Problem description » Your answer should be every line from the records that contains "constraint".

Collected data entries:
--- --- ---
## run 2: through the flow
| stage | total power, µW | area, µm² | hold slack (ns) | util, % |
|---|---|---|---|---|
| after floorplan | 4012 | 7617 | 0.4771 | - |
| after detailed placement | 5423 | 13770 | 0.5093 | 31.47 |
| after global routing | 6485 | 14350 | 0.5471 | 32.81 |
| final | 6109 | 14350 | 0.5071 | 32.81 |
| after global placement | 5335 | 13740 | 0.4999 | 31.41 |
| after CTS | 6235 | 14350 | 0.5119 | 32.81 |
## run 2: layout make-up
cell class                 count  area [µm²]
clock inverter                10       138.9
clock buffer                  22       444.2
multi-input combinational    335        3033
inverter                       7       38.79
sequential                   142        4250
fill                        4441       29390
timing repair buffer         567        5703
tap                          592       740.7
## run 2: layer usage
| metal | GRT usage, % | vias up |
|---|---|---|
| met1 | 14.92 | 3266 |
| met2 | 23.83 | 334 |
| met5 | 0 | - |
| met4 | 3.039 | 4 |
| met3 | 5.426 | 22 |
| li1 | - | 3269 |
--- src/rtl/quad_encoder_emitter.sv ---
// Rotary-encoder emulator: turns step/press commands into Gray-code ROT_A/ROT_B
// quadrature and btn waveforms with detent-accurate phase timing.
module quad_encoder_emitter #(
    parameter int PHASE_CYCLES = 1000,
    parameter int PRESS_CYCLES = 5000,
    parameter int GAP_CYCLES   = 5000,
    parameter int CNT_W        = 4,
    parameter int POS_W        = 5
) (
    input  logic             clk,
    input  logic             reset_n,
    input  logic             cmd_valid,
    output logic             cmd_ready,
    input  logic [1:0]       cmd_op,
    input  logic [CNT_W-1:0] cmd_count,
    output logic             ROT_A,
    output logic             ROT_B,
    output logic             btn,
    output logic             done,
    output logic [POS_W-1:0] pos
);

    localparam int TMR_MAX_PS = (PHASE_CYCLES > PRESS_CYCLES) ? PHASE_CYCLES : PRESS_CYCLES;
    localparam int TMR_MAX    = (TMR_MAX_PS > GAP_CYCLES) ? TMR_MAX_PS : GAP_CYCLES;
    localparam int TMR_W      = $clog2(TMR_MAX + 1);

    localparam logic [TMR_W-1:0] T_PHASE = TMR_W'(PHASE_CYCLES - 1);
    localparam logic [TMR_W-1:0] T_PRESS = TMR_W'(PRESS_CYCLES - 1);
    localparam logic [TMR_W-1:0] T_GAP   = TMR_W'(GAP_CYCLES - 1);

    typedef enum logic [1:0] {IDLE, STEP, PRESS, GAP} state_t;

    state_t             state, state_nxt;
    logic [TMR_W-1:0]   timer, timer_nxt;
    logic [1:0]         phase, phase_nxt;
    logic [CNT_W-1:0]   remaining, remaining_nxt;
    logic               dir, dir_nxt;
    logic [1:0]         ab, ab_nxt;
    logic               btn_nxt;
    logic               done_nxt;
    logic [POS_W-1:0]   pos_nxt;

    // dir=0 is CW (01,00,10,11), dir=1 is CCW (10,00,01,11); detent is 11.
    function automatic logic [1:0] phase_ab(input logic d, input logic [1:0] idx);
        case (idx)
            2'd0:    phase_ab = d ? 2'b10 : 2'b01;
            2'd1:    phase_ab = 2'b00;
            2'd2:    phase_ab = d ? 2'b01 : 2'b10;
            default: phase_ab = 2'b11;
        endcase
    endfunction

    assign cmd_ready = (state == IDLE);
    assign ROT_A     = ab[1];
    assign ROT_B     = ab[0];

    always_ff @(posedge clk or negedge reset_n) begin
        if (!reset_n) begin
            state     <= IDLE;
            timer     <= '0;
            phase     <= '0;
            remaining <= '0;
            dir       <= 1'b0;
            ab        <= 2'b11;
            btn       <= 1'b0;
            done      <= 1'b0;
            pos       <= '0;
        end else begin
            state     <= state_nxt;
            timer     <= timer_nxt;
            phase     <= phase_nxt;
            remaining <= remaining_nxt;
            dir       <= dir_nxt;
            ab        <= ab_nxt;
            btn       <= btn_nxt;
            done      <= done_nxt;
            pos       <= pos_nxt;
        end
    end

    always_comb begin
        state_nxt     = state;
        timer_nxt     = timer;
        phase_nxt     = phase;
        remaining_nxt = remaining;
        dir_nxt       = dir;
        ab_nxt        = ab;
        btn_nxt       = btn;
        done_nxt      = 1'b0;
        pos_nxt       = pos;
        case (state)
            IDLE: begin
                if (cmd_valid) begin
                    case (cmd_op)
                        2'b00, 2'b01: begin
                            if (cmd_count != '0) begin
                                state_nxt     = STEP;
                                dir_nxt       = cmd_op[0];
                                phase_nxt     = 2'd0;
                                ab_nxt        = phase_ab(cmd_op[0], 2'd0);
                                timer_nxt     = T_PHASE;
                                remaining_nxt = cmd_count;
                            end else begin
                                done_nxt = 1'b1;
                            end
                        end
                        2'b10: begin
                            state_nxt = PRESS;
                            btn_nxt   = 1'b1;
                            timer_nxt = T_PRESS;
                        end
                        default: done_nxt = 1'b1;
                    endcase
                end
            end
            STEP: begin
                if (timer != '0) begin
                    timer_nxt = timer - 1'b1;
                end else if (phase != 2'd3) begin
                    phase_nxt = phase + 2'd1;
                    ab_nxt    = phase_ab(dir, phase + 2'd1);
                    timer_nxt = T_PHASE;
                end else begin
                    // Detent expired: the step is complete and counted here.
                    pos_nxt       = dir ? pos - 1'b1 : pos + 1'b1;
                    remaining_nxt = remaining - 1'b1;
                    phase_nxt     = 2'd0;
                    if (remaining == CNT_W'(1)) begin
                        state_nxt = IDLE;
                        done_nxt  = 1'b1;
                        timer_nxt = '0;
                    end else begin
                        ab_nxt    = phase_ab(dir, 2'd0);
                        timer_nxt = T_PHASE;
                    end
                end
            end
            PRESS: begin
                if (timer != '0) begin
                    timer_nxt = timer - 1'b1;
                end else begin
                    state_nxt = GAP;
                    btn_nxt   = 1'b0;
                    timer_nxt = T_GAP;
                end
            end
            GAP: begin
                if (timer != '0) begin
                    timer_nxt = timer - 1'b1;
                end else begin
                    state_nxt = IDLE;
                    done_nxt  = 1'b1;
                end
            end
            default: state_nxt = IDLE;
        endcase
    end

endmodule

--- config.mk ---
export PLATFORM = sky130hd
export DESIGN_NAME = quad_encoder_emitter
export DESIGN_NICKNAME = d
export VERILOG_FILES = /design/src/rtl/quad_encoder_emitter.sv
export SDC_FILE = /design/constraint.sdc
export NUM_CORES = 1
export LEC_CHECK = 0
export ABC_AREA = 1
export ABC_CLOCK_PERIOD_IN_PS = 1700
export BUFFER_PORTS_ARGS = -buffer_cell sky130_fd_sc_hd__buf_2
export CAP_MARGIN = 25
export CORE_ASPECT_RATIO = 1.1
export CORE_UTILIZATION = 55
export CTS_CLUSTER_SIZE = 40
export DETAILED_ROUTE_END_ITERATION = 16
export HOLD_SLACK_MARGIN = 0.12
export PLACE_DENSITY_LB_ADDON = 0.2
export SYNTH_ARGS = -nofsm -noshare
export SYNTH_HDL_FRONTEND = slang
export SYNTH_SLANG_ARGS = --single-unit
--- constraint.sdc ---
create_clock -name clk -period 1.7 [get_ports clk]
set_input_delay 0.34 -clock clk [delete_from_list [all_inputs] [get_ports clk]]
set_output_delay 0.34 -clock clk [all_outputs]
set_load 0.02 [all_outputs]
== Yosys cells after proc, flatten, opt, wreduce, memory -nomap -nowiden ==
Cells that the tools add are included.

* Bits in read-only memories: 0
* Word-level logic and storage cells: 108
* Flip-flop bits (word level): 31
* Bits in writable memories: 0
* Memories kept: 0
* Bits in latches: 0

* Eq/ne operators: 22
* Multiplexer cells: 54
* Div/mod/pow operators: 0
* Bitwise logic cells: 2
* Multiply operators: 0
* Shift-type cells: 0
* Magnitude comparators: 0
* Add/sub/neg operators: 5
* Reductions and logical operators: 16

{| class="wikitable"
|+ Operators with widths
! kind !! count
|-
| $mux W13 || 5
|-
| $pmux W13 S4 || 1
|-
| $mux W2 || 21
|-
| $pmux W13 S2 || 1
|-
| $mux W10 || 2
|-
| $mux W4 || 5
|-
| $ne A2 B2 Y1 const B || 8
|-
| $reduce_bool A13 Y1 || 1
|-
| $sub A13 B1 Y13 const B || 1
|-
| $pmux W2 S2 || 3
|-
| $reduce_and A4 Y1 || 3
|-
| $reduce_and A6 Y1 || 2
|-
| $mux W1 || 9
|-
| $eq A2 B2 Y1 const B || 4
|-
| $pmux W2 S4 || 1
|-
| $pmux W4 S2 || 1
|-
| $reduce_and A8 Y1 || 1
|-
| $eq A2 B1 Y1 const B || 3
|-
| $logic_not A2 Y1 || 3
|-
| $ne A2 B1 Y1 const B || 3
|-
| $ne A3 B3 Y1 const B || 2
|-
| $pmux W2 S3 || 1
|-
| $add A5 B1 Y5 const B || 1
|-
| $mux W5 || 1
|-
| 13 further kinds || 16
|}

== Logic depth before layout (Yosys ltp) ==
Gate-level depths: netlist (run 1).

* Depth in word-level cells: 6
* Mapped depth: 13
* Mapped depth without buffers: 11

== Least setup slack after synthesis (run 1) ==
Ideal clock, no wire load.

* Path type: flip-flop to flip-flop
* From: register pos[0]
* To: register pos[4]
* Clock period less this slack: 1.601 ns
* Setup slack: 0.099 ns
* Buffers on the path: 0
* Stages on the path, launching flop included: 8
* Required time: 1.584 ns
* Library setup time: 0.116 ns
* Arrival time: 1.485 ns
* Cell sequence: dfrtp_1 > inv_1 > fa_1 > o21ai_0 > a21oi_1 > xor2_1 > nand2_1 > nand2_1

* Cells in the longest elaborated chain, start to end: 2

{| class="wikitable"
|+ RTL lines
! item !! line !! RTL
|-
| start: declaration || 20 || <nowiki>output logic [POS_W-1:0] pos</nowiki>
|-
| start signal: assignment || 77 || <nowiki>pos <= pos_nxt;</nowiki>
|-
| $add A5 B1 Y5 / $sub A5 B1 Y5 (equally long branches) || 125 || <nowiki>pos_nxt = dir ? pos - 1'b1 : pos + 1'b1;</nowiki>
|-
| $mux W5 (*) || 125 ||
|}

Mark *: on every way between the ends. The rest lies on a longest branch, timed or not.
A chain may end at the register's enable or synchronous reset.

== Worst setup path in the final report (run 1) ==
* From: register timer[4]
* To: register pos[0]

* Cells in the longest elaborated chain, start to end: 3

{| class="wikitable"
|+ RTL lines
! item !! line !! RTL
|-
| start: declaration || 34 || <nowiki>logic [TMR_W-1:0] timer, timer_nxt;</nowiki>
|-
| start signal: assignment || 70 || <nowiki>timer <= timer_nxt;</nowiki>
|-
| $reduce_bool A13 Y1 || 117 || <nowiki>if (timer != '0) begin</nowiki>
|-
| $not A1 Y1 (no source line) || -- ||
|-
| $reduce_and A3 Y1 (no source line) || -- ||
|}

Every way passes these cells.

==> results.md, run 1 <==
- Input/output buffers: 18
- Starting Density: 57.5%
- DR WL/cell: 12.1 um
- H-tree Lvls: 2
- Synth Area per Inst: 7.11 um^2
- CP max FO: 4
- Syn Nets: 343
- Fin area: 2820 um^2
- Status: finished, final reports clean
- Drt pass-1 iters: 4
- DRC: 0
- Tot GR Track Use: 26.2%
- Worst VDD drop: 0.00113 V
- Layout area overhead: 22.7%
- Tcrit/Tclk final: 94.9%
- Crit path required time: 1.91 ns
- # fillers: 316
- Crit path kind: reg -> reg
- Synthesis-stage register bit count: 31
- Grt ovf: 0
- Worst Max-Slew Pin Slew: 0.414 ns
- Post-detailed-route count of antenna-violating nets: 0
- First-pass GRT wire length: 9000 um
- CTS tree: built
- Ys async rst share: 100%
- DR vias/cell: 5.09
- Yosys top cell area share: 31.6%
- Post-synth top area cell: dfrtp_1
- Top-count cell post-synth: nand2_1
- # setup viols final: 0
- Pin count of the biggest net entering global routing: 32
- Row cnt: 24
- Clock sink count: 31
- Fmax achieved: 620 MHz
- Post-Syn Area: 2300 um^2
- Synth top area cells: dfrtp_1 (32%), nand2_1 (15%), inv_1 (6.0%)
- Max_slew headroom: 72.4%
- Die Y-Extent: 69.8 um
- Most instantiated cells after synthesis: nand2_1 (94), inv_1 (37), nor2_1 (34)
- Hold crit path type: in -> reg
- Placement Cell Area: 2530 um^2
- 1st-iter DRT viols: 107
- RSZ-0062 raised after global routing: true
- Detailed-route via count: 2,165
- DIE AREA: 4440 um^2
- Cell area power density: 1670 nW/um^2
- Final WL: 5140 um
- CTS Buffer Depth: 2
- Worst-Skew Late Latency: 0.29 ns
- CTS root buffer: clkbuf_8
- Sequential share of the synthesized area: 33.9%
- Ant diodes: 0
- Leakage: 1.42 nW
- Final core utilization: 70.6%
- Cell variety after synth: 33
- Final-report hold violation count: 0
- Mapped Cells: 323
- Share of layout cells above drive strength 1: 27.6%
- Number of I/O pins: 19
- NumNets Final: 392
- Ys Warns: 0
- Vias in the first global route: 1,987
- Initial antenna violation count: 0
- CTS buffer count: 5
- Skew final: 0.00504 ns
- Post-synth top flop: dfrtp_1
- EDFF count, synth: 0
- Crit path arrival time: 1.83 ns
- Crit. End Element: flip-flop
- Final Critical Period: 1.61 ns
- CORE AREA: 3990 um^2
- Count of maximum capacitance violations: 0
- Clock slew at reported path FFs: 0.07 ns
- GPL Wtd Cong: 0.877
- Setup crit start kind: flip-flop
- Max Slew Vio Count: 0
- Detailed placement HPWL: 3780 um
- Chip width: 63.6 um
logic make-up (layout without fill, tap and decap cells):
family	Yosys count	in the layout	synth area share (%)
AO/OA/AOI/OAI	39	39	9.32
buffers and inverters	50	100	9.48
flip-flops	31	31	33.9
adder cells (fa/ha/maj)	11	11	6.32
XOR/XNOR	10	10	3.81
AND/OR/NAND/NOR	182	182	37.2
flip-flops by register name, indices dropped and copies added, names as in the netlist:
name,count
timer,13
pos,5
remaining,4
ab,2
phase,2
state,2
btn,1
dir,1
done,1
report_power, final:
group          total [mW]  internal (mW)  switching, mW
sequential           1.34           1.03          0.316
combinational        2.60           1.05           1.55
clock               0.769          0.474          0.295
cell type report:
cell class	instances	area, um^2	area share (%)
Clock buffer	6	82.6	2.93
Clock inverter	2	35.0	1.24
Inverter	45	181	6.44
Multi-Input combinational cell	242	1360	48.4
Sequential cell	31	781	27.7
Tap cell	52	65.1	2.31
Timing Repair Buffer	47	310	11.0
layout by cell type, fill, tap and decap left out, drive strengths merged, types with 4 or more instances in the layout:
master | synthesis | final
o21ai | 27 | 27
nor2 | 43 | 43
inv | 45 | 45
nand3 | 28 | 28
clkbuf | 0 | 6
buf | 5 | 46
nand4 | 7 | 7
dfrtp | 29 | 29
nand2 | 100 | 100
nor3 | 4 | 4
a21oi | 8 | 8
ha | 10 | 10
xor2 | 9 | 9
routing by layer:
layer,global-route usage [%],vias to the layer above,routed length (um)
li1,-,1134,-
met1,33.6,982,2400
met2,41.8,43,2440
met3,6.41,6,222
met4,10.4,0,75
met5,0,-,0
path summary, 6_finish.rpt:
kind / from / to / slack [ns] / cells after the start
hold reg to reg: btn / btn / 0.50 / 2
min in group asynchronous: reset_n / timer[10] / 0.59 / 3
setup / recovery: timer[4] / pos[0] / 0.09 / 8
hold / removal: cmd_op[0] / dir / 0.36 / 3
setup reg to reg: timer[4] / pos[0] / 0.09 / 8
max in group asynchronous: reset_n / state[0] / 0.77 / 3
what timing repair did:
action                                 4_1_cts  5_1_grt
gates resized for setup                      1       23
setup endpoints to repair                    3       27
buffers inserted                             0       12
pin swaps                                    0        9
cloned                                       0        0
hold buffers                                 1        0
endpoints found under the hold margin       29        0
stage by stage:
step / setup slack (ns) / power, mW / hold slack (ns) / setup TNS [ns] / std cells
final: 0.0860 / 4.71 / 0.363 / 0 / 425
after global routing: -0.0455 / 5.17 / 0.363 / -0.269 / 425
after CTS: 0.0325 / 4.48 / 0.357 / 0 / 413
after detailed placement: -0.0414 / 3.69 / 0.387 / -0.102 / 404
after global placement: -0.0115 / 3.64 / 0.384 / -0.0190 / 404
after floorplan: 0.0986 / 3.08 / 0.0444 / 0 / 323
worst max-delay path, stage by stage (launching register included):
cell	delay [ns]
dfrtp_1	0.45
nor2_4	0.13
nand2_1	0.11
nor2_1	0.17
nand2_1	0.15
buf_4	0.17
nor2_4	0.07
buf_4	0.12
xor2_1	0.16
No activity file was read; power rests on OpenSTA's default activity.
==> run 2, diff against run 1 <==
--- a/config.mk
+++ b/config.mk
@@ -6,15 +6,17 @@
 export NUM_CORES = 1
 export LEC_CHECK = 0
 export ABC_AREA = 1
-export ABC_CLOCK_PERIOD_IN_PS = 1700
+export ABC_CLOCK_PERIOD_IN_PS = 1400
 export BUFFER_PORTS_ARGS = -buffer_cell sky130_fd_sc_hd__buf_2
 export CAP_MARGIN = 25
 export CORE_ASPECT_RATIO = 1.1
-export CORE_UTILIZATION = 55
+export CORE_UTILIZATION = 54
 export CTS_CLUSTER_SIZE = 40
 export DETAILED_ROUTE_END_ITERATION = 16
 export HOLD_SLACK_MARGIN = 0.12
+export MAX_ROUTING_LAYER = met4
 export PLACE_DENSITY_LB_ADDON = 0.2
 export SYNTH_ARGS = -nofsm -noshare
 export SYNTH_HDL_FRONTEND = slang
 export SYNTH_SLANG_ARGS = --single-unit
+export TNS_END_PERCENT = 10
==> constraint.sdc (replaced) <==
create_clock -name clk -period 1.4 [get_ports clk]
set_input_delay 0.28 -clock clk [delete_from_list [all_inputs] [get_ports clk]]
set_output_delay 0.28 -clock clk [all_outputs]
set_load 0.02 [all_outputs]
==> run 2 against run 1 <==
Critical path type unchanged. The flow now finishes with violations (negative setup slack). Global-route usage up 11 points. Maximum frequency shrank 3.6%. Critical path depth grew 3. Clock power is 9.1% lower. Final cell count grew 14%. Sequential cell count unchanged. Via count rose by 33%. Clock skew up 0.00090 ns. Die area is 1.8% higher. Cell area increased by 26%. Largest power group unchanged. Worst setup slack got worse by 0.36 ns. Largest cell class unchanged. Core utilization up 18 points.
==> results.md, run 2 (synthesized netlist as in run 1, its figures left out) <==
- Status: complete, but fails checks (was finished, final reports clean)
- Failing checks: negative setup slack
- Worst Max-Slew Pin Slew: 0.401 ns (was 0.414 ns)
- Switching Share: 49.6% (was 45.8%)
- Clock slew at reported path FFs: 0.07 ns (about the same)
- Most frequent cells in the layout: buf_4 (75), nand2_1 (74), inv_1 (29) (was nand2_1 (89), inv_1 (33), nor2_1 (31))
- Post-detailed-route count of antenna-violating nets: 0 (unchanged)
- DR vias/cell: 5.97 (was 5.09)
- Top reg by flops: timer (unchanged)
- CTS Buffer Depth: 2 (unchanged)
- Critical Path End: timer[6] (was pos[0])
- Largest regs: timer x13, pos x5, remaining x4 (unchanged)
- Tcrit/Tclk final: 120% (was 94.9%)
- Max Slew Vio Count: 0 (unchanged)
- Crit path arrival time: 1.85 ns (was 1.83 ns)
- Die Y-Extent: 70.4 um (was 69.8 um)
- Fmax achieved: 597 MHz (was 620 MHz)
- PnR worst setup slack: -0.274 ns (was 0.0860 ns)
- Input/output buffers: 18 (unchanged)
- DRC: 0 (unchanged)
- Max reg flops: 13 (unchanged)
- Clock share of power: 9.2% (was 16.3%)
- Final WL: 9080 um (was 5140 um)
- Skew final: 0.00594 ns (was 0.00504 ns)
- Detailed-route via count: 2,890 (was 2,165)
- Grt ovf: 0 (unchanged)
- Starting Density: 57.1% (was 57.5%)
- Count of maximum capacitance violations: 0 (unchanged)
- DIE AREA: 4520 um^2 (was 4440 um^2)
- Pin count of the biggest net entering global routing: 19 (was 32)
- RSZ-0062 raised after global routing: true (unchanged)
- Share of layout cells above drive strength 1: 47.9% (was 27.6%)
- Ant diodes: 0 (unchanged)
- Cell area power density: 2140 nW/um^2 (was 1670 nW/um^2)
- Worst setup path startpoint: timer[0] (was timer[4])
- Max_slew headroom: 73.2% (was 72.4%)
- Final-report hold violation count: 0 (unchanged)
- Tot GR Track Use: 37.6% (was 26.2%)
- H-tree Lvls: 2 (unchanged)
- Final total power: 7.58 mW (was 4.71 mW)
- Internal: 3.82 mW (was 2.55 mW)
- Final Critical Period: 1.67 ns (was 1.61 ns)
- Leakage: 1.80 nW (was 1.42 nW)
- Worst VDD drop: 0.00147 V (was 0.00113 V)
- First-pass GRT wire length: 12,500 um (was 9000 um)
- Vias in the first global route: 2,737 (was 1,987)
- Crit Reg-Reg Startpoint: timer[0] (was timer[4])
- Clock sink count: 31 (unchanged)
- NetSw: 3.76 mW (was 2.16 mW)
- NumNets Final: 451 (was 392)
- DR WL/cell: 18.8 um (was 12.1 um)
- CTS buffer count: 5 (unchanged)
- Crit path kind: reg -> reg (unchanged)
- CTS tree: built (unchanged)
- Pre-CTS setup slack: -0.191 ns (was -0.0414 ns)
- TNS Setup: -5.72 ns (was 0 ns)
- Layout area overhead: 54.3% (was 22.7%)
- Worst-Skew Late Latency: 0.29 ns (about the same)
- # setup viols final: 30 (was 0)
- CP max FO: 4 (unchanged)
- Commonest non-fill, non-tap cell in the layout: buf_4 (was nand2_1)
- GPL Wtd Cong: 0.965 (was 0.877)
- Hold crit path type: in -> reg (unchanged)
- Drt pass-1 iters: 5 (was 4)
- Chip width: 64.2 um (was 63.6 um)
- CORE AREA: 4020 um^2 (was 3990 um^2)
- Crit. End Element: flip-flop (unchanged)
- Crit path required time: 1.58 ns (was 1.91 ns)
- Final core utilization: 88.1% (was 70.6%)
- Worst reg2reg path depth: 11 (was 8)
- Setup crit start kind: flip-flop (unchanged)
- Initial antenna violation count: 0 (unchanged)
- Logic pwr share: 69.9% (was 55.1%)
- Detailed placement HPWL: 4360 um (was 3780 um)
- Fin area: 3540 um^2 (was 2820 um^2)
- Reg-to-Reg End: timer[6] (was pos[0])
- Flop pwr share: 20.8% (was 28.6%)
- CTS root buffer: clkbuf_8 (unchanged)
- Number of I/O pins: 19 (unchanged)
- Reg-to-reg setup timing slack: -0.27 ns (was 0.09 ns)
- 1st-iter DRT viols: 268 (was 107)
- Row cnt: 24 (unchanged)
- Placement Cell Area: 2980 um^2 (was 2530 um^2)
run 2: cell count changes in the layout (fill, tap and decap cells not counted), sizes merged:
cell / change
clkbuf: +1
bufinv: -1
buf: +59
run 2: cell type report:
class                   instances  area (um^2)
flip-flops and latches         31          786
inverters                      45          181
clock inverters                 1         5.00
well taps                      52         65.1
repair buffers                106          807
multi-input cells             242         1620
fillers                       185          480
clock buffers                   7         76.3
run 2: power by group through the flow:
stage / registers, mW / clock network (mW) / logic (mW)
floorplan: 1.59 / 0 / 2.25
global placement: 1.52 / 0 / 3.72
detailed placement: 1.53 / 0 / 3.83
CTS: 1.53 / 0.703 / 4.39
global route: 1.59 / 0.739 / 5.60
finish: 1.58 / 0.699 / 5.30
run 2: routing by layer:
metal  routed length [um]  vias up  global-route usage, %  part of all wire, %
met5                    0        -                      -                    0
li1                     -     1243                      -                    -
met4                  525        0                   24.2                  5.8
met3                  804       72                   8.99                  8.9
met2                 4420      236                   59.8                   49
met1                 3340     1339                   41.8                   37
--- --- ---
Answer to the problem »
export SDC_FILE = /design/constraint.sdc
--- constraint.sdc ---
==> constraint.sdc (replaced) <==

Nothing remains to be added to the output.